Turbidity Measurement By Douglas Rittmann, Ph.D., P.E. Water/Wastewater Consultant To UTEP Laboratory Course On February 21, 2006
Turbidity Definition and Measuring Principle * Definition: Measurement of scattered light or measure of relative sample clarity. * Color is interference but correctable by substracting with filtered blank. * High suspended solids limits side scatter & results in lower than actual readings. Solution: Sample dilution * Advantage: Easy to measure & Regulatory enforceable Disadvantages:
Particle Effects *Particles <0.45 microns are dissolved but will Scatter light *Amt. of scattered light differs with particle size * Particle color: Light Sand- reflects well; Black Carbon – absorbs light Particle shape – spherical- predictable results; irregular shape – varying responses
Optical Design Elements * The angle of Detection: Forward Direction or 90 degree angle * Light beam aperture * Incident beam wavelength affects the consistency of scatter pattern. * Color sensitivity of the photocell affected by type of light source, photocell, and filter.
Optical Design Limits * Relationship between Suspended solids and Light intensity due to Light scatter. * Light detected by photocell not caused by suspended solids is called “stray light”. * Causes of stray light are reflections, scratches, fingerprints on sample cell, Or glass imperfections.
Single Beam Method * Single light source & A single photodetector Located at 90 O angle To transmitted light. * Frequent calibration necessary due to changes in light intensity over time.
Ratio Method Expands upon the single beam concept. Detectors at other angles are added. Using a ratio of multiple detector system increases stability of values. Design cancels the effects of light intensity reduction when measuring colored liquids, making it color compensated. The problem With light source decay and frequent calibration still exists.
Dual Beam Method * Minimizes effect of light Source decay. * Single light source is split by a mirror into two beams, a measuring beam & a reference beam. The single beam measures the different intensities of both beams and eliminates frequent calibration. * It does not address problem of instability at high turbidity
USEPA Specifications 1.Light source – Tungsten-Filament lamp operated at a color temperature between 2200 and 3000 O K. 2.Distance traversed by incident light and scattered light within the sample tube not to exceed 10 cm 3.Angle of light acceptance by detector – Centered at 90 O to the incident light path and not to exceed ±30 O from 90 O. The detector and filter, if used, shall have a spectral peak response between 400 and 600 nm.
Reagents 1. Dilution Water – Pass high purity water through 0.1 micron filter 2.Stock Primary Standard – Formazin Suspension of 1 gram of hydrazine sulfate = 4000 NTU (nephelometric turbidity units) 3.Secondary Standards – manufacturer supplied standards equivalent to prepared primary formazin standard, microspheres of styrene- divinylbenzene copolymer, sealed latex suspension or with metal oxides in a polymer gel. Should have good agreement with Formazin standard.

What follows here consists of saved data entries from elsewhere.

File: src/rtl/dmem_lane_arbiter_if.sv
// dmem_lane_arbiter_if: lane request/response and dmem bus bundle for the lane arbiter
interface dmem_lane_arbiter_if #(
  parameter int ADDR_W = 12,
  parameter int DATA_W = 32
);
  logic              req_1;
  logic              we_1;
  logic [ADDR_W-1:0] addr_1;
  logic [DATA_W-1:0] wdata_1;
  logic              req_2;
  logic              we_2;
  logic [ADDR_W-1:0] addr_2;
  logic [DATA_W-1:0] wdata_2;
  logic              stall;
  logic              rvalid_1;
  logic [DATA_W-1:0] rdata_1;
  logic              rvalid_2;
  logic [DATA_W-1:0] rdata_2;
  logic [ADDR_W-1:0] address_dmem;
  logic [DATA_W-1:0] data;
  logic              wren;
  logic [DATA_W-1:0] q_dmem;
  modport master (
    output req_1, we_1, addr_1, wdata_1, req_2, we_2, addr_2, wdata_2, q_dmem,
    input  stall, rvalid_1, rdata_1, rvalid_2, rdata_2, address_dmem, data, wren
  );
  modport slave (
    input  req_1, we_1, addr_1, wdata_1, req_2, we_2, addr_2, wdata_2, q_dmem,
    output stall, rvalid_1, rdata_1, rvalid_2, rdata_2, address_dmem, data, wren
  );
endinterface

File: src/rtl/dmem_lane_arbiter.sv
// dmem_lane_arbiter: serializes the two issue lanes onto the single-port dmem in program order
module dmem_lane_arbiter #(
  parameter int ADDR_W = 12,
  parameter int DATA_W = 32,
  parameter int CNT_W  = 16
) (
  input  logic             clock,
  input  logic             reset,
  dmem_lane_arbiter_if.slave bus,
  output logic [CNT_W-1:0] conflict_count
);
  typedef enum logic {IDLE, SECOND} state_t;
  state_t            state, state_nx;
  logic              hwe;
  logic [ADDR_W-1:0] haddr;
  logic [DATA_W-1:0] hwdata;
  logic              both, merge_ld, merge_st, conflict, sel_1, sel_2, ld_1, ld_2;
  assign both     = bus.req_1 & bus.req_2;
  assign merge_ld = both & ~bus.we_1 & ~bus.we_2 & (bus.addr_1 == bus.addr_2);
  assign merge_st = both & bus.we_1 & bus.we_2 & (bus.addr_1 == bus.addr_2);
  assign conflict = both & ~merge_ld & ~merge_st;
  assign sel_2    = merge_st | (bus.req_2 & ~bus.req_1);
  assign sel_1    = bus.req_1 & ~merge_st;
  // state register; reset abandons any pending second access
  always_ff @(posedge clock or negedge reset)
    if (!reset) state <= IDLE;
    else state <= state_nx;
  // a conflict in IDLE spends exactly one extra cycle in SECOND
  always_comb state_nx = (state == IDLE && conflict) ? SECOND : IDLE;
  // dmem drive, stall and load-grant decode; wren and stall are gated by reset
  always_comb begin
    bus.address_dmem = state == SECOND ? haddr : sel_2 ? bus.addr_2 : sel_1 ? bus.addr_1 : '0;
    bus.data = state == SECOND ? hwdata : sel_2 ? bus.wdata_2 : sel_1 ? bus.wdata_1 : '0;
    bus.wren = reset & (state == SECOND ? hwe : sel_2 ? bus.we_2 : sel_1 & bus.we_1);
    bus.stall = reset & (state == IDLE) & conflict;
    ld_1 = (state == IDLE) & bus.req_1 & ~bus.we_1;
    ld_2 = state == SECOND ? ~hwe : bus.req_2 & ~bus.we_2 & (~bus.req_1 | merge_ld);
  end
  // load return, lane 2 hold capture and saturating conflict counter
  always_ff @(posedge clock or negedge reset)
    if (!reset) begin
      bus.rvalid_1   <= 1'b0;
      bus.rvalid_2   <= 1'b0;
      bus.rdata_1    <= '0;
      bus.rdata_2    <= '0;
      hwe            <= 1'b0;
      haddr          <= '0;
      hwdata         <= '0;
      conflict_count <= '0;
    end else begin
      bus.rvalid_1 <= ld_1;
      bus.rvalid_2 <= ld_2;
      if (ld_1) bus.rdata_1 <= bus.q_dmem;
      if (ld_2) bus.rdata_2 <= bus.q_dmem;
      if (bus.stall) begin
        hwe            <= bus.we_2;
        haddr          <= bus.addr_2;
        hwdata         <= bus.wdata_2;
        conflict_count <= conflict_count + CNT_W'(conflict_count != '1);
      end
    end
endmodule

File: src/flat_wrapper.sv
// flat-port wrapper written by rule: the top's interface ports become plain ports
module dmem_lane_arbiter_flat 
#(
  parameter int ADDR_W = 12,
  parameter int DATA_W = 32,
  parameter int CNT_W  = 16
)
  (clock, reset, conflict_count, bus_req_1, bus_we_1, bus_addr_1, bus_wdata_1, bus_req_2, bus_we_2, bus_addr_2, bus_wdata_2, bus_q_dmem, bus_stall, bus_rvalid_1, bus_rdata_1, bus_rvalid_2, bus_rdata_2, bus_address_dmem, bus_data, bus_wren);
  dmem_lane_arbiter_if #(.ADDR_W(ADDR_W), .DATA_W(DATA_W)) bus_i ();
  input  logic clock;
  input  logic reset;
  output logic [CNT_W-1:0] conflict_count;
  input wire logic [$bits(bus_i.req_1)-1:0] bus_req_1;
  input wire logic [$bits(bus_i.we_1)-1:0] bus_we_1;
  input wire logic [$bits(bus_i.addr_1)-1:0] bus_addr_1;
  input wire logic [$bits(bus_i.wdata_1)-1:0] bus_wdata_1;
  input wire logic [$bits(bus_i.req_2)-1:0] bus_req_2;
  input wire logic [$bits(bus_i.we_2)-1:0] bus_we_2;
  input wire logic [$bits(bus_i.addr_2)-1:0] bus_addr_2;
  input wire logic [$bits(bus_i.wdata_2)-1:0] bus_wdata_2;
  input wire logic [$bits(bus_i.q_dmem)-1:0] bus_q_dmem;
  output wire logic [$bits(bus_i.stall)-1:0] bus_stall;
  output wire logic [$bits(bus_i.rvalid_1)-1:0] bus_rvalid_1;
  output wire logic [$bits(bus_i.rdata_1)-1:0] bus_rdata_1;
  output wire logic [$bits(bus_i.rvalid_2)-1:0] bus_rvalid_2;
  output wire logic [$bits(bus_i.rdata_2)-1:0] bus_rdata_2;
  output wire logic [$bits(bus_i.address_dmem)-1:0] bus_address_dmem;
  output wire logic [$bits(bus_i.data)-1:0] bus_data;
  output wire logic [$bits(bus_i.wren)-1:0] bus_wren;
  assign bus_i.req_1 = bus_req_1;
  assign bus_i.we_1 = bus_we_1;
  assign bus_i.addr_1 = bus_addr_1;
  assign bus_i.wdata_1 = bus_wdata_1;
  assign bus_i.req_2 = bus_req_2;
  assign bus_i.we_2 = bus_we_2;
  assign bus_i.addr_2 = bus_addr_2;
  assign bus_i.wdata_2 = bus_wdata_2;
  assign bus_i.q_dmem = bus_q_dmem;
  assign bus_stall = bus_i.stall;
  assign bus_rvalid_1 = bus_i.rvalid_1;
  assign bus_rdata_1 = bus_i.rdata_1;
  assign bus_rvalid_2 = bus_i.rvalid_2;
  assign bus_rdata_2 = bus_i.rdata_2;
  assign bus_address_dmem = bus_i.address_dmem;
  assign bus_data = bus_i.data;
  assign bus_wren = bus_i.wren;
  dmem_lane_arbiter #(.ADDR_W(ADDR_W), .DATA_W(DATA_W), .CNT_W(CNT_W)) u_core (.clock(clock), .reset(reset), .bus(bus_i), .conflict_count(conflict_count));
endmodule
File: config.mk
export PLATFORM = sky130hd
export DESIGN_NAME = dmem_lane_arbiter_flat
export DESIGN_NICKNAME = d
export VERILOG_FILES = /design/src/rtl/dmem_lane_arbiter_if.sv /design/src/rtl/dmem_lane_arbiter.sv /design/src/flat_wrapper.sv
export SDC_FILE = /design/constraint.sdc
export NUM_CORES = 1
export LEC_CHECK = 0
export BUFFER_PORTS_ARGS = -buffer_cell sky130_fd_sc_hd__buf_2
export CORE_MARGIN = 5
export CORE_UTILIZATION = 38
export DETAILED_ROUTE_END_ITERATION = 12
export PLACE_DENSITY = 0.64
export SLEW_MARGIN = 10
export SYNTH_ARGS = -nofsm -noshare
export SYNTH_HDL_FRONTEND = slang
export SYNTH_SLANG_ARGS = --single-unit
File: constraint.sdc
create_clock -name clock -period 8.5 [get_ports clock]
set_clock_uncertainty 0.2 [all_clocks]
set_input_delay 2.125 -clock clock [delete_from_list [all_inputs] [get_ports clock]]
set_output_delay 2.125 -clock clock [all_outputs]
set_load 0.005 [all_outputs]
* After elaboration in Yosys (flattened, before gate mapping)
Cells that the tools add are included.
** Storage, ports and cells
- Flip-flop bits (word level) :: 128
- Input port bits :: 126
- Output and inout port bits :: 128
- Logic and storage cells :: 51
** Operators by class
- Add/sub/neg operators :: 1
- Equality and inequality tests :: 2
- Multiplexer cells :: 10
- Bitwise logic cells :: 28
- Reduce and logical (&&, ||, !) cells :: 1
** Operators by type and width (number)
- $mux 32 :: 3
- $mux 12 :: 3
- $and 1x1->1 :: 19
- $add 16x1->16 :: 1
- $ne 16x16->1 const B :: 1
- $eq 12x12->1 :: 1
- $not 1->1 :: 7
- $mux 1 :: 4
- $or 1x1->1 :: 2
- $logic_and 1x1->1 :: 1

* Logic depth before layout (Yosys ltp)
- Depth in word-level cells :: 10
- Depth in mapped cells :: 11

* Worst setup path before layout
No wires, ideal clock.
- Path type :: input -> output
- Start :: input port bus_addr_2[7]
- End :: output port bus_address_dmem[0]
- Arrival time :: 3425 ps
- Data required time :: 6175 ps
- Setup slack :: 2750 ps
- Stages :: 7
- Cell sequence :: xnor2_1 nand4_1 nor3_4 a41oi_4 buf_2 a22o_1 a21o_1
** On the way
- Longest elaborated chain between the ends :: 7
** RTL lines
- start, declared :: RTL line flat_wrapper.sv:19 : input wire logic [$bits(bus_i.addr_2)-1:0] bus_addr_2;
- $eq 12x12->1 * :: RTL line dmem_lane_arbiter.sv:20 : assign merge_st = both & bus.we_1 & bus.we_2 & (bus.addr_1 == bus.addr_2);
- $and 1x1->1 * :: RTL line dmem_lane_arbiter.sv:20
- $not 1->1 :: RTL line dmem_lane_arbiter.sv:23 : assign sel_1 = bus.req_1 & ~merge_st;
- $and 1x1->1 :: RTL line dmem_lane_arbiter.sv:23
- $mux 12 :: RTL line dmem_lane_arbiter.sv:32 : bus.address_dmem = state == SECOND ? haddr : sel_2 ? bus.addr_2 : sel_1 ? bus.addr_1 : '0;
- $mux 12 * (2 in a row) :: RTL line dmem_lane_arbiter.sv:32
- end, declared :: RTL line flat_wrapper.sv:27 : output wire logic [$bits(bus_i.address_dmem)-1:0] bus_address_dmem;
Mark *: on every way between the ends. The rest lies on a longest branch, timed or not.

* Worst setup path after layout
- Start :: input port bus_addr_2[1]
- End :: output port bus_data[27]
** On the way
- Longest elaborated chain between the ends :: 7
** RTL lines
- $eq 12x12->1 * :: RTL line dmem_lane_arbiter.sv:20
- $and 1x1->1 * :: RTL line dmem_lane_arbiter.sv:20
- $not 1->1 :: RTL line dmem_lane_arbiter.sv:23
- $and 1x1->1 :: RTL line dmem_lane_arbiter.sv:23
- $mux 32 :: RTL line dmem_lane_arbiter.sv:33 : bus.data = state == SECOND ? hwdata : sel_2 ? bus.wdata_2 : sel_1 ? bus.wdata_1 : '0;
- $mux 32 * (2 in a row) :: RTL line dmem_lane_arbiter.sv:33
- end, declared :: RTL line flat_wrapper.sv:28 : output wire logic [$bits(bus_i.data)-1:0] bus_data;
Marked as above.

==> metrics.yaml <==
worst_setup_path:
  cp_common_cell: "buf_2"
  crit_fanout: 37
  worst-setup-path-type: "primary input to output pin"
  crit_slowest_cell: "nor3_4"
  worstPathRequired_ns: 6.18
  worstSetupStartpointType: "primary input"
  cp-end-kind: "output pin"
  crit_arrival_ns: 4.19
  slowest_delay_ns: 0.36
  crit_path_cell_trace: "buf_2 -> xnor2_1 -> nand4_1 -> nor3_4 -> a41oi_4 -> buf_4 -> a22o_1 -> a21o_1 -> buf_2"
clock_network:
  ctsResizeCount: 0
  cts_root_buf: "clkbuf_16"
  cts_sinks: 128
  clk_latency_ns: 0.41
  hold_buffers: 0
  postCtsSetupBuffers: 0
  cts.htree.levels: 4
  clk_path_buf_depth: 2
  cts_tree: "yes"
  clkTransAtPathRegs_ns: 0.05
  cts_buffers: 17
drt:
  antenna_left: 0
  routed_wl_mm: 15.9
  drt_iter0_drc: 94
  via_count: 4567
  wire_per_inst_um: 17.9
  drc_errors: 0
  first_pass_iters: 4
  viasPerCell: 5.15
outcome:
  status: "completed"
timing:
  post-route-period-util: 0.767
  fmax_mhz: 153
  holdWs_ns: 0.293
  slew_violations: 0
  hold_viol: 0
  slew_headroom: 0.237
  fin_setup_tns_ns: 0
  fin_crit_ns: 6.52
  final-setup-viol-count: 0
  worst_pin_slew_ns: 1.14
  rsz0062_at_grt: "false"
  layout_setup_ws_ns: 1.98
synthesis:
  synth_seq_cells: 128
  ys_warn_count: 0
  synth_area_leader_cell: "dfrtp_1"
  synth_area_leaders: "dfrtp_1 54%, mux2_2 21%, a22o_1 6.5%"
  synth.avg_cell_area_um2: 13.5
  synth_top_area_frac: 0.542
  synth_area_um2: 5910
  synth_fp_nets: 565
  ys_types: 25
  ys_seq_area_frac: 0.542
  syn_inst: 437
final_layout:
  n_fill_cell: 1349
  layout-drive-gt1-share: 0.578
  antenna_cells: 0
  syn2layout_area_growth_pct: 36.1
  final_area_um2: 8040
  nNetsFinal: 814
power_and_ir_drop:
  vdd_ir_drop_max_v: 0.000153
  p_leak_nw: 4.11
  total_power_w: 0.00206
  power_density_nw_per_um2: 256
floorplanning:
  core_um2: 15200
  io_pins: 254
  die_area_um2: 18100
  row_count: 45
  fp.dieW_um: 135
  initial_core_util: 0.389
  die_h_um: 135
placement:
  dp_hpwl_mm: 11.6
  placedInstanceArea_um2: 7340
  io_buffers: 253
  place_congestion: 0.765
  pre_cts_ws_ns: 1.97
global_route:
  grt_max_degree: 81
  grt_pass1_vias: 4981
  grt-ovfl-total: 0
  grt_use_total: 0.176
  grt_pass1_wl_mm: 25.2
  antenna_found_initial: 2
worst_hold_path:
  hold_path_class: "flip-flop to flip-flop"
flow_run:
  cap_viol_max_count: 0
==> registers in the layout (all words and copies together), names as in the netlist <==
| signal | count |
|---|---|
| u_core.bus.rdata_1 | 32 |
| u_core.bus.rdata_2 | 32 |
| u_core.hwdata | 32 |
| u_core.conflict_count | 16 |
| u_core.haddr | 12 |
| u_core.bus.rvalid_1 | 1 |
| u_core.bus.rvalid_2 | 1 |
| u_core.hwe | 1 |
| u_core.state | 1 |
==> logic make-up after synthesis <==
family | count (synthesis) | synth area share
AOI/OAI and AO/OA | 96 | 0.134
buffers and inverters | 29 | 0.0263
xor gates and xnor gates | 27 | 0.0400
muxes | 111 | 0.212
adders and majority gates | 2 | 0.00423
DFF | 128 | 0.542
and+or+nand+nor | 44 | 0.0417
==> final timing paths <==
check | depth (start not counted) | slack, ns | to | start
max in group asynchronous | 2 | 5.27 | u_core.bus.rdata_2[22]$_DFFE_PN0P_ | reset
max | 9 | 1.98 | bus_data[27] | bus_addr_2[1]
min | 1 | 0.29 | u_core.conflict_count[6]$_DFFE_PN0P_ | u_core.conflict_count[6]$_DFFE_PN0P_
min in group asynchronous | 1 | 1.46 | u_core.conflict_count[11]$_DFFE_PN0P_ | reset
max reg2reg | 11 | 5.94 | u_core.conflict_count[14]$_DFFE_PN0P_ | u_core.conflict_count[4]$_DFFE_PN0P_
min reg2reg | 1 | 0.29 | u_core.conflict_count[6]$_DFFE_PN0P_ | u_core.conflict_count[6]$_DFFE_PN0P_
==> layout by cell type, fill, tap and decap left out, types with 2 or more instances in the layout <==
master / n
buf_4: 5
nand3_1: 5
buf_2: 252
nand2_1: 7
a22o_1: 44
clkbuf_8: 3
dfrtp_1: 128
xnor2_1: 27
mux2_2: 111
nor2_1: 5
nand4_1: 16
and3_1: 5
a21oi_1: 2
clkbuf_1: 3
clkbuf_16: 17
bufinv_16: 7
ha_1: 2
nand2b_1: 3
a21o_1: 44
==> metrics by stage <==
stage,utilization,std cells
finish,0.529,887
global route,0.529,887
CTS,0.529,887
detailed placement,0.483,855
global placement,0.483,855
floorplan,-,437
==> where the power goes <==
part,total (W),switching [W],internal (W),leakage (nW)
Combinational,0.000392,0.000167,0.000225,2.23
Clock,0.000860,0.000256,0.000604,0.338
Sequential,0.000804,0.0000720,0.000732,1.54
Total,0.00206,0.000496,0.00156,4.11
==> cells in the mapped netlist (all sizes together) <==
library cell	number
o31ai	1
o21ai	2
a31oi	1
a22o	44
mux2	111
nand2	7
nor2b	1
and3	5
nor3	1
ha	2
dfrtp	128
xnor2	27
buf	20
nand2b	3
a41oi	1
a21o	44
inv	1
a21oi	3
clkbuf	8
nor2	6
nand3	5
nand4	16
==> final cells by class <==
class,instances,area (um2),area share
Clock inverter,9,226,0.0282
Sequential cell,128,3200,0.398
Timing Repair Buffer,258,1310,0.163
Tap cell,188,235,0.0293
Multi-Input combinational cell,280,2580,0.321
Clock buffer,23,478,0.0594
Inverter,1,3.75,0.000467
==> critical path, delay by kind of cell <==
family / cells / cell delay (ns)
AO/OA/AOI/OAI: 3 / 0.61
XOR/XNOR: 1 / 0.31
buffers and inverters: 3 / 0.57
AND/OR/NAND/NOR: 2 / 0.58
==> per-layer routing <==
metal	GRT usage	vias to the layer above	part of all wire	wire length (um)
met5	0	-	0.0016	25
li1	-	2121	-	-
met2	0.300	201	0.49	7810
met4	0.0452	4	0.011	177
met1	0.201	2220	0.39	6160
met3	0.0808	21	0.11	1740
(Power assumes the default switching activity.)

Procedure 1.Nephelometer calibration – Run at least one standard in each range to be used. Follow manufacturer’s operating instructions. 2.Measurement – Gently agitate sample. Wait until air bubbles disappear & pour sample into cell. Read turbidity directly from display. General Considerations: Measure immediately to prevent temperature changes and particle flocculation and sedimentation. Wipe sample cell with Kimwipes to remove fingerprints. Use cells with no scratch marks. Condensation may interfere with results. Adjust sample temp. to room temp.